- _Work request_
From the entries that follow, reproduce exactly and only the lines from the line with "B8 Y1 const" to the line with "---- Cells and", endpoints included.

- _Supplied data_
::::::::

$ cat config.mk
export PLATFORM = sky130hd
export DESIGN_NAME = load_store_unit_flat
export DESIGN_NICKNAME = d
export VERILOG_FILES = /design/src/rtl/load_store_unit_pkg.sv /design/src/rtl/load_store_unit_if.sv /design/src/rtl/load_store_unit_load_aligner.sv /design/src/rtl/load_store_unit.sv /design/src/flat_wrapper.sv
export SDC_FILE = /design/constraint.sdc
export NUM_CORES = 1
export LEC_CHECK = 0
export CAP_MARGIN = 20
export CORE_ASPECT_RATIO = 1.2
export CORE_UTILIZATION = 45
export DETAILED_ROUTE_END_ITERATION = 10
export PLACE_DENSITY = 0.9
export RECOVER_POWER = 50
export REMOVE_ABC_BUFFERS = 1
export SETUP_SLACK_MARGIN = 0.2
export SYNTH_ARGS = -nofsm -noshare
export SYNTH_HDL_FRONTEND = slang
export SYNTH_SLANG_ARGS = --single-unit
$ cat constraint.sdc
create_clock -name clk -period 2.3 [get_ports clk]
set_clock_uncertainty 0.05 [all_clocks]
set_input_delay 0.23 -clock clk [delete_from_list [all_inputs] [get_ports clk]]
set_output_delay 0.23 -clock clk [all_outputs]
set_load 0.01 [all_outputs]
$ cat src/rtl/load_store_unit_pkg.sv
// lsu_pkg: funct3 encodings and FSM state type shared by the load/store unit
package lsu_pkg;
  localparam logic [2:0] F3_B  = 3'b000;
  localparam logic [2:0] F3_H  = 3'b001;
  localparam logic [2:0] F3_W  = 3'b010;
  localparam logic [2:0] F3_BU = 3'b100;
  localparam logic [2:0] F3_HU = 3'b101;
  typedef enum logic [1:0] {IDLE, BUSY, DONE} lsu_state_t;
endpackage

$ cat src/rtl/load_store_unit_if.sv
// load_store_unit_if: word-addressed req/ready data memory port with byte enables
interface load_store_unit_if;
  logic        req;
  logic        we;
  logic [31:0] addr;
  logic [3:0]  be;
  logic [31:0] wdata;
  logic [31:0] rdata;
  logic        ready;
  modport master (output req, we, addr, be, wdata, input rdata, ready);
  modport slave  (input req, we, addr, be, wdata, output rdata, ready);
endinterface

$ cat src/rtl/load_store_unit_load_aligner.sv
// load_aligner: selects the addressed lane of a read word and sign/zero-extends it
module load_aligner
  import lsu_pkg::*;
(
  input  logic [31:0] i_rdata,
  input  logic [1:0]  i_off,
  input  logic [2:0]  i_funct3,
  output logic [31:0] o_data
);
  logic [31:0] w_s;
  always_comb begin
    w_s    = i_rdata >> {i_off, 3'b000};
    o_data = i_funct3 == F3_B  ? {{24{w_s[7]}}, w_s[7:0]} :
             i_funct3 == F3_BU ? {24'b0, w_s[7:0]} :
             i_funct3 == F3_H  ? {{16{w_s[15]}}, w_s[15:0]} :
             i_funct3 == F3_HU ? {16'b0, w_s[15:0]} : w_s;
  end
endmodule

$ cat src/rtl/load_store_unit.sv
// load_store_unit: multi-cycle memory stage stalling the datapath around a variable-latency memory
module load_store_unit
  import lsu_pkg::*;
#(
  parameter int TIMEOUT_CYCLES = 255
) (
  input  logic        clk,
  input  logic        rst,
  input  logic        MemRead,
  input  logic        MemWrite,
  input  logic [2:0]  funct3,
  input  logic [31:0] Addr,
  input  logic [31:0] WriteData,
  output logic [31:0] ReadData,
  output logic        Stall,
  output logic        Fault,
  load_store_unit_if.master mem
);
  localparam int CW = TIMEOUT_CYCLES > 1 ? $clog2(TIMEOUT_CYCLES) : 1;
  lsu_state_t  r_state, w_next;
  logic        r_req, r_we, r_to;
  logic [29:0] r_addr;
  logic [3:0]  r_be, w_be;
  logic [31:0] r_wdata, w_wdata, w_ext;
  logic [2:0]  r_f3;
  logic [1:0]  r_off;
  logic [CW-1:0] r_cnt;
  logic        w_access, w_illegal, w_go, w_to, w_stall, w_fault;
  assign mem.req   = r_req;
  assign mem.we    = r_we;
  assign mem.addr  = {r_addr, 2'b00};
  assign mem.be    = r_be;
  assign mem.wdata = r_wdata;
  assign w_access  = MemRead || MemWrite;
  assign w_illegal = (MemRead && MemWrite) || (MemWrite && funct3[2]) || funct3 == 3'b011 ||
                     funct3[2:1] == 2'b11 || (funct3[1:0] == 2'b01 && Addr[0]) ||
                     (funct3 == F3_W && Addr[1:0] != 2'b00);
  assign w_go      = w_access && !w_illegal;
  assign w_be      = funct3[1:0] == 2'b00 ? 4'b0001 << Addr[1:0] :
                     funct3[1:0] == 2'b01 ? 4'b0011 << Addr[1:0] : 4'hF;
  assign w_wdata   = funct3[1:0] == 2'b00 ? {4{WriteData[7:0]}} :
                     funct3[1:0] == 2'b01 ? {2{WriteData[15:0]}} : WriteData;
  // A ready arriving on the final allowed cycle still wins over the timeout
  assign w_to      = TIMEOUT_CYCLES != 0 && r_cnt == CW'(TIMEOUT_CYCLES - 1) && !mem.ready;
  assign Stall     = rst && w_stall;
  assign Fault     = rst && w_fault;
  load_aligner u_align (.i_rdata(mem.rdata), .i_off(r_off), .i_funct3(r_f3), .o_data(w_ext));
  always_comb begin
    w_next  = r_state;
    w_stall = 1'b0;
    w_fault = 1'b0;
    case (r_state)
      IDLE: begin
        w_stall = w_go;
        w_fault = w_access && w_illegal;
        w_next  = w_go ? BUSY : IDLE;
      end
      BUSY: begin
        w_stall = 1'b1;
        w_next  = (mem.ready || w_to) ? DONE : BUSY;
      end
      default: begin
        w_fault = r_to;
        w_next  = IDLE;
      end
    endcase
  end
  always_ff @(posedge clk or negedge rst) begin
    if (!rst) begin
      r_state  <= IDLE;
      r_req    <= 1'b0;
      r_we     <= 1'b0;
      r_to     <= 1'b0;
      r_addr   <= '0;
      r_be     <= '0;
      r_wdata  <= '0;
      r_f3     <= '0;
      r_off    <= '0;
      r_cnt    <= '0;
      ReadData <= '0;
    end else begin
      r_state <= w_next;
      case (r_state)
        IDLE: if (w_go) begin
          r_req   <= 1'b1;
          r_we    <= MemWrite;
          r_addr  <= Addr[31:2];
          r_be    <= w_be;
          r_wdata <= w_wdata;
          r_f3    <= funct3;
          r_off   <= Addr[1:0];
          r_cnt   <= '0;
          r_to    <= 1'b0;
        end
        BUSY: begin
          r_cnt <= r_cnt + CW'(1);
          if (mem.ready) begin
            r_req <= 1'b0;
            if (!r_we) ReadData <= w_ext;
          end else if (w_to) begin
            r_req    <= 1'b0;
            r_to     <= 1'b1;
            ReadData <= '0;
          end
        end
        default: ;
      endcase
    end
  end
endmodule
$ cat src/flat_wrapper.sv
// flat-port wrapper written by rule: the top's interface ports become plain ports
module load_store_unit_flat import lsu_pkg::*;
#(
  parameter int TIMEOUT_CYCLES = 255
)
  (clk, rst, MemRead, MemWrite, funct3, Addr, WriteData, ReadData, Stall, Fault, mem_req, mem_we, mem_addr, mem_be, mem_wdata, mem_rdata, mem_ready);
  load_store_unit_if mem_i ();
  input  logic clk;
  input  logic rst;
  input  logic MemRead;
  input  logic MemWrite;
  input  logic [2:0] funct3;
  input  logic [31:0] Addr;
  input  logic [31:0] WriteData;
  output logic [31:0] ReadData;
  output logic Stall;
  output logic Fault;
  output wire logic [$bits(mem_i.req)-1:0] mem_req;
  output wire logic [$bits(mem_i.we)-1:0] mem_we;
  output wire logic [$bits(mem_i.addr)-1:0] mem_addr;
  output wire logic [$bits(mem_i.be)-1:0] mem_be;
  output wire logic [$bits(mem_i.wdata)-1:0] mem_wdata;
  input wire logic [$bits(mem_i.rdata)-1:0] mem_rdata;
  input wire logic [$bits(mem_i.ready)-1:0] mem_ready;
  assign mem_req = mem_i.req;
  assign mem_we = mem_i.we;
  assign mem_addr = mem_i.addr;
  assign mem_be = mem_i.be;
  assign mem_wdata = mem_i.wdata;
  assign mem_i.rdata = mem_rdata;
  assign mem_i.ready = mem_ready;
  load_store_unit #(.TIMEOUT_CYCLES(TIMEOUT_CYCLES)) u_core (.clk(clk), .rst(rst), .MemRead(MemRead), .MemWrite(MemWrite), .funct3(funct3), .Addr(Addr), .WriteData(WriteData), .ReadData(ReadData), .Stall(Stall), .Fault(Fault), .mem(mem_i));
endmodule
---- Word level (Yosys, flattened, before mapping) ----
Cells that the tools add are included.
word-level totals
  flip-flop bits (word level) ............. 116
  output and inout bits ................... 104
cells by class
  add/subtract/negate cells ............... 1
  equal/unequal tests ..................... 14
  shifts and indexed selects .............. 3
  muxes and demuxes ....................... 26
  reductions and logical operators ........ 29
operators by type and width
  operator               count
  $mux W32               9
  $shr A32 B5 Y32        1
  $pmux W8 S2            1
  $logic_and A1 B1 Y1    9
  $add A8 B1 Y8 const B  1
  $eq A8 B8 Y1 const B   1
  $mux W4                2
  $mux W8                1
  $pmux W1 S2            4
  $logic_or A1 B1 Y1     7
  $mux W1                7
  $eq A3 B2 Y1 const B   2
  $eq A3 B3 Y1 const B   2
  $reduce_and A3 Y1      2
  $reduce_bool A2 Y1     3
  $eq A2 B1 Y1 const B   2
  $logic_not A2 Y1       2
  $ne A2 B1 Y1 const B   2
  $ne A2 B2 Y1 const B   2
  $pmux W2 S2            1
  $reduce_and A2 Y1      2
  $reduce_and A4 Y1      1
  $shl A1 B2 Y4 const A  1
  $shl A2 B2 Y4 const A  1
  6 further kinds        7

---- Logic depth before layout (Yosys ltp) ----
  word-level depth ........................ 10
  gate-level depth with buffers ........... 8

---- Cells and area by module ----
Synthesis repeated with hierarchy kept, for this count alone.
second synthesis, totals
  cell total of the unflattened synthesis .. 475
  area total of the unflattened synthesis .. 5810.6 sq um
modules (own cells, without submodules)
  module           times used  cells an instance  area each (sq um)  sequential area each (sq um)
  load_store_unit  1           366                4977.3             2902.8
  load_aligner     1           109                833.3              0.0

---- Least setup slack after synthesis ----
Ideal clock, no wire load.
  path type ............................... register to register
  start point ............................. register u_core.r_state[0]
  end point ............................... register u_core.r_wdata[3], in the netlist u_core.mem.wdata[3]
  setup time .............................. 0.125 ns
  arrival time ............................ 1.651 ns
  required time ........................... 2.125 ns
  path slack .............................. 0.474 ns
  stages on the path, launching flop included .. 7
  buffers on the path ..................... 3
  period minus slack after synthesis ...... 1.826 ns
  cells stage by stage .................... dfrtp_1 or3_1 clkbuf_2 or2_1 buf_6 buf_12 mux2_4
between the ends
  word-level cells in the longest chain between the ends .. 2
ends and longest elaborated chain
  element                      RTL line               RTL
  start: declaration           load_store_unit.sv:20  lsu_state_t r_state, w_next;
  start signal: assignment     load_store_unit.sv:82  r_state <= w_next;
  $logic_not A2 Y1             load_store_unit.sv:83  case (r_state)
  $reduce_and A2 Y1 (no line)  -
  end signal: assignment       load_store_unit.sv:89  r_wdata <= w_wdata;
  end: declaration             load_store_unit.sv:24  logic [31:0] r_wdata, w_wdata, w_ext;
No other way between the ends.
A chain may end at the register's enable or synchronous reset.

---- Worst setup path after layout ----
  start point ............................. input funct3[1]
  end point ............................... register u_core.r_be[1], in the netlist u_core.mem.be[1]
between the ends
  word-level cells in the longest chain between the ends .. 8
  elaborated cells between the ends (all ways) .. 16
ends and longest elaborated chain
  element                           RTL line               RTL
  start: declaration                flat_wrapper.sv:12     input logic [2:0] funct3;
  $eq A3 B2 Y1                      load_store_unit.sv:35  assign w_illegal = (MemRead && MemWrite) || (MemWrite && funct3[2]) || funct3 == 3'b011 ||
  $logic_or A1 B1 Y1 (2 in series)  load_store_unit.sv:35
  $logic_or A1 B1 Y1 (2 in series)  load_store_unit.sv:36  funct3[2:1] == 2'b11 || (funct3[1:0] == 2'b01 && Addr[0]) ||
  $logic_not A1 Y1                  load_store_unit.sv:38  assign w_go = w_access && !w_illegal;
  $logic_and A1 B1 Y1               load_store_unit.sv:38
  $reduce_and A2 Y1 (no line)       -
  end signal: assignment            load_store_unit.sv:88  r_be <= w_be;
  end: declaration                  load_store_unit.sv:23  logic [3:0] r_be, w_be;
Parallel ways exist; a longest one is shown, timed or not.

==> run_results.csv <==
group,metric,value,unit
global_routing,antenna_found_initial,0,
synthesis,synth_cell_type_count,50,
global_routing,grt_usage,26.3,%
critical_path,worstPathRequired,2.54,ns
sta,finalCritPeriodShare,87.4,%
final_layout,regArea,2900,µm²
sta,finalHoldWorstSlack,0.277,ns
synthesis,synth-edff-count,0,
route,detail-route-antenna-nets,0,
critical_path,crit_fanout,24,
sta,tightest_slew,0.987,ns
critical_path,rr_worst_depth,6,
global_routing,grt_pass1_vias,5394,
route,vias_per_cell,5.49,
sta,maxSlewHeadroom,34.2,%
floorplan,num_rows,44,
pwr,power,9.59,mW
pwr,peakVddDrop,714,µV
sta,rsz0062_at_grt,"no",
critical_path,setup.worst_path.end,"u_core.mem.be[1]$_DFFE_PN0P_",
placed_design,dp.cells,851,
clock_network,cts_num_sinks,116,
final_layout,final_cells,885,
global_routing,gr-total-overflow,0,
floorplan,initial_utilization,46.5,%
synthesis,syn_area,5660,µm²
placed_design,port_buffers,205,
route,drc,0,
pwr,pwr-share-seq,34.0,%
placed_design,dpl_worst_slack,-0.232,ns
clock_network,clock_latency,0.40,ns
clock_network,h-tree-depth,4,
pwr,power_frac_clock,29.6,%
synthesis,yosys_warnings,0,
synthesis,yosys.area.top_type_share,51.3,%
final_layout,antenna_cells,0,
synthesis,synth_flop_cell,"dfrtp_1",
outcome,status,"completed",
pwr,p_comb_share,36.4,%
pwr,power.switching,2.92,mW
global_routing,grt_pass1_wl,26.9,mm
route,first_iter_violations,209,
floorplan,die_area,13000,µm²
critical_path,regToRegStartpoint,"u_core.r_state[1]$_DFF_PN0_",
final_layout,nFillCells,852,
pwr,p_leak,3.75,nW
pwr,power_density,1110,nW/µm²
sta,hold_viol_final,0,
sta,setup_viol,0,
pwr,internal_power,6.67,mW
final_layout,nNetsFinal,821,
synthesis,async_reset_ff_share,100,%
critical_path,startpoint,"funct3[1]",
floorplan,die_h,125,µm
synthesis,syn_inst,489,
hold_path,hold_class,"in -> async",
clock_network,cts_buffers,17,
synthesis,synth_area_per_cell,11.6,µm²
critical_path,cp_data_arrival_time,2.25,ns
synthesis,synthMostInstantiatedCell,"dfrtp_1",
placed_design,dp_hpwl,12.0,mm
route,wl,16.3,mm
final_layout,syn_to_final_growth,52.4,%
clock_network,cts.path.max_buffers,2,
route,first_pass_iters,4,
final_layout,final_layout_size_suffix_gt1_share,18.8,%
floorplan,core,12200,µm²
synthesis,synth_top_area_cell,"dfrtp_1",
clock_network,cts-root-buf,"clkbuf_16",
final_layout,multi_input_area,2500,µm²
critical_path,reg2reg_to,"u_core.mem.be[1]$_DFFE_PN0P_",
critical_path,crit_type,"in -> reg",
synthesis,synthTopCellsByCount,"116 x dfrtp_1, 60 x o21ai_0, 56 x mux2_2",
critical_path,regToRegSetupSlack,0.30,ns
sta,drv_slew,0,
placed_design,place_congestion,0.907,
synthesis,ys_seq_area_share,51.3,%
clock_network,cts_tree,"built",
pwr,swShare,30.4,%
clock_network,cts.clk_slew.worst_paths,0.06,ns
sta,setup_ws,0.289,ns
sta,fmax,0.497,GHz
floorplan,io_pins,208,
route,vias,4860,
sta,layout_min_cycle_time,2.01,ns
floorplan,die_w,104,µm
route,wl_per_cell,18.4,µm
global_routing,grt_max_degree,112,
run,maxCapViolations,0,
synthesis,ys_ff_latch,116,
critical_path,cp-end-kind,"register",
critical_path,start_kind,"primary input",
synthesis,synth.area.top_cells,"dfrtp_1 51%, mux2_2 11%, mux2i_1 7.8%, o21ai_0 5.3%, o2bb2ai_1 2.5%",
[layout make-up]
class	count	area share [%]
tap	161	2.34
multi-input combinational	321	29.0
clock buffer	23	5.78
inverter	18	0.784
clock inverter	9	1.71
sequential	116	33.7
timing repair buffer	237	26.7
[placed cells by master (no fill, tap or decap), types with 2 or more instances in the layout]
cell	count
clkdlybuf4s50_1	150
dfrtp_1	116
o21ai_0	59
mux2_2	56
dlygate4sd3_1	51
mux2i_1	44
buf_4	27
nand2_1	26
a21oi_1	26
inv_1	17
clkbuf_16	17
o2bb2ai_1	16
o211ai_1	12
nor2_1	8
a22o_1	8
nor2b_1	7
mux2_4	6
nand3_1	5
nand2b_1	5
ha_1	5
clkbuf_8	5
bufinv_16	4
clkinv_2	4
o21ai_1	3
buf_6	3
nand4_1	2
o31ai_1	2
a21boi_1	2
a211oi_1	2
or4_1	2
o22ai_1	2
conb_1	2
clkbuf_1	2
dlygate4sd2_1	2
[registers in the layout, summed over array words and instances (netlist names)]
register	cells
u_core.r_f3	3
u_core.mem.be	4
u_core.mem.req	1
u_core.r_state	2
u_core.r_off	2
u_core.ReadData	32
u_core.mem.we	1
u_core.r_to	1
u_core.r_addr	30
u_core.mem.wdata	32
u_core.r_cnt	8
[power groups by stage]
stage / Clock [mW] / Combinational, mW / Sequential (mW)
detailed placement: 0 / 3.60 / 3.30
global placement: 0 / 3.48 / 3.25
finish: 2.84 / 3.49 / 3.26
global route: 2.96 / 3.74 / 3.36
floorplan: 0 / 1.21 / 3.55
CTS: 2.88 / 3.63 / 3.28
[metrics by stage]
stage	utilization [%]	setup TNS, ns	instance area, µm²
global placement	65.5	-1.94	7970
CTS	71.0	0	8630
detailed placement	65.5	-7.04	7970
global route	70.9	0	8620
finish	70.9	0	8620
floorplan	-	-24.43	5460
[worst min path at each step]
stage / from / to / slack [ns] / cells past startpoint
5_1_grt: rst / u_core.r_cnt[7]$_DFFE_PN0P_ / 0.29 / 2
3_5_place_dp: rst / u_core.r_cnt[6]$_DFFE_PN0P_ / 0.01 / 1
4_1_cts: rst / u_core.r_cnt[7]$_DFFE_PN0P_ / 0.15 / 2
6_report: rst / u_core.r_cnt[7]$_DFFE_PN0P_ / 0.28 / 2
3_3_place_gp: rst / u_core.r_cnt[6]$_DFFE_PN0P_ / 0.007 / 1
2_1_floorplan: rst / u_core.ReadData[0]$_DFFE_PN0P_ / -0.12 / 0
[what timing repair did]
item,in CTS,in global routing
hold endpoints to repair,101,0
endpoints found under the setup margin,12,1
setup buffers,1,0
gates resized for setup,15,1
pin swaps,2,0
hold buffers,1,0
[critical path, cell delays in order]
cell and delay (ns):
clkdlybuf4s50_1 0.51, o21ai_0 0.25, o211ai_2 0.14, buf_4 0.17
buf_6 0.16, or2_4 0.26, buf_4 0.17, buf_4 0.17
a21o_1 0.18
[layer usage]
metal | vias to the layer above | wire length (µm) | GRT usage, % | share of wire [%]
met3 | 42 | 1470 | 9.00 | 9.0
li1 | 2220 | - | - | -
met2 | 271 | 8030 | 43.7 | 49
met4 | 0 | 508 | 13.1 | 3.1
met1 | 2327 | 6260 | 29.9 | 38
met5 | - | 0 | 0 | 0
[kinds of logic (layout without fill, tap and decap cells)]
| logic type | count (synthesis) | after routing | synth area share [%] |
|---|---|---|---|
| multiplexers | 107 | 107 | 20.9 |
| AND/OR/NAND/NOR | 64 | 64 | 5.60 |
| buffers and inverters | 53 | 287 | 4.80 |
| adder cells (fa/ha/maj) | 6 | 6 | 1.33 |
| XOR/XNOR | 1 | 1 | 0.155 |
| AO/OA/AOI/OAI | 141 | 141 | 15.8 |
| other | 1 | 2 | 0.0663 |
| flip-flops | 116 | 116 | 51.3 |
Note: power is estimated with default switching activity, not from simulation.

::::::::

- _Solution for this problem_
  $eq A8 B8 Y1 const B   1
  $mux W4                2
  $mux W8                1
  $pmux W1 S2            4
  $logic_or A1 B1 Y1     7
  $mux W1                7
  $eq A3 B2 Y1 const B   2
  $eq A3 B3 Y1 const B   2
  $reduce_and A3 Y1      2
  $reduce_bool A2 Y1     3
  $eq A2 B1 Y1 const B   2
  $logic_not A2 Y1       2
  $ne A2 B1 Y1 const B   2
  $ne A2 B2 Y1 const B   2
  $pmux W2 S2            1
  $reduce_and A2 Y1      2
  $reduce_and A4 Y1      1
  $shl A1 B2 Y4 const A  1
  $shl A2 B2 Y4 const A  1
  6 further kinds        7

---- Logic depth before layout (Yosys ltp) ----
  word-level depth ........................ 10
  gate-level depth with buffers ........... 8

---- Cells and area by module ----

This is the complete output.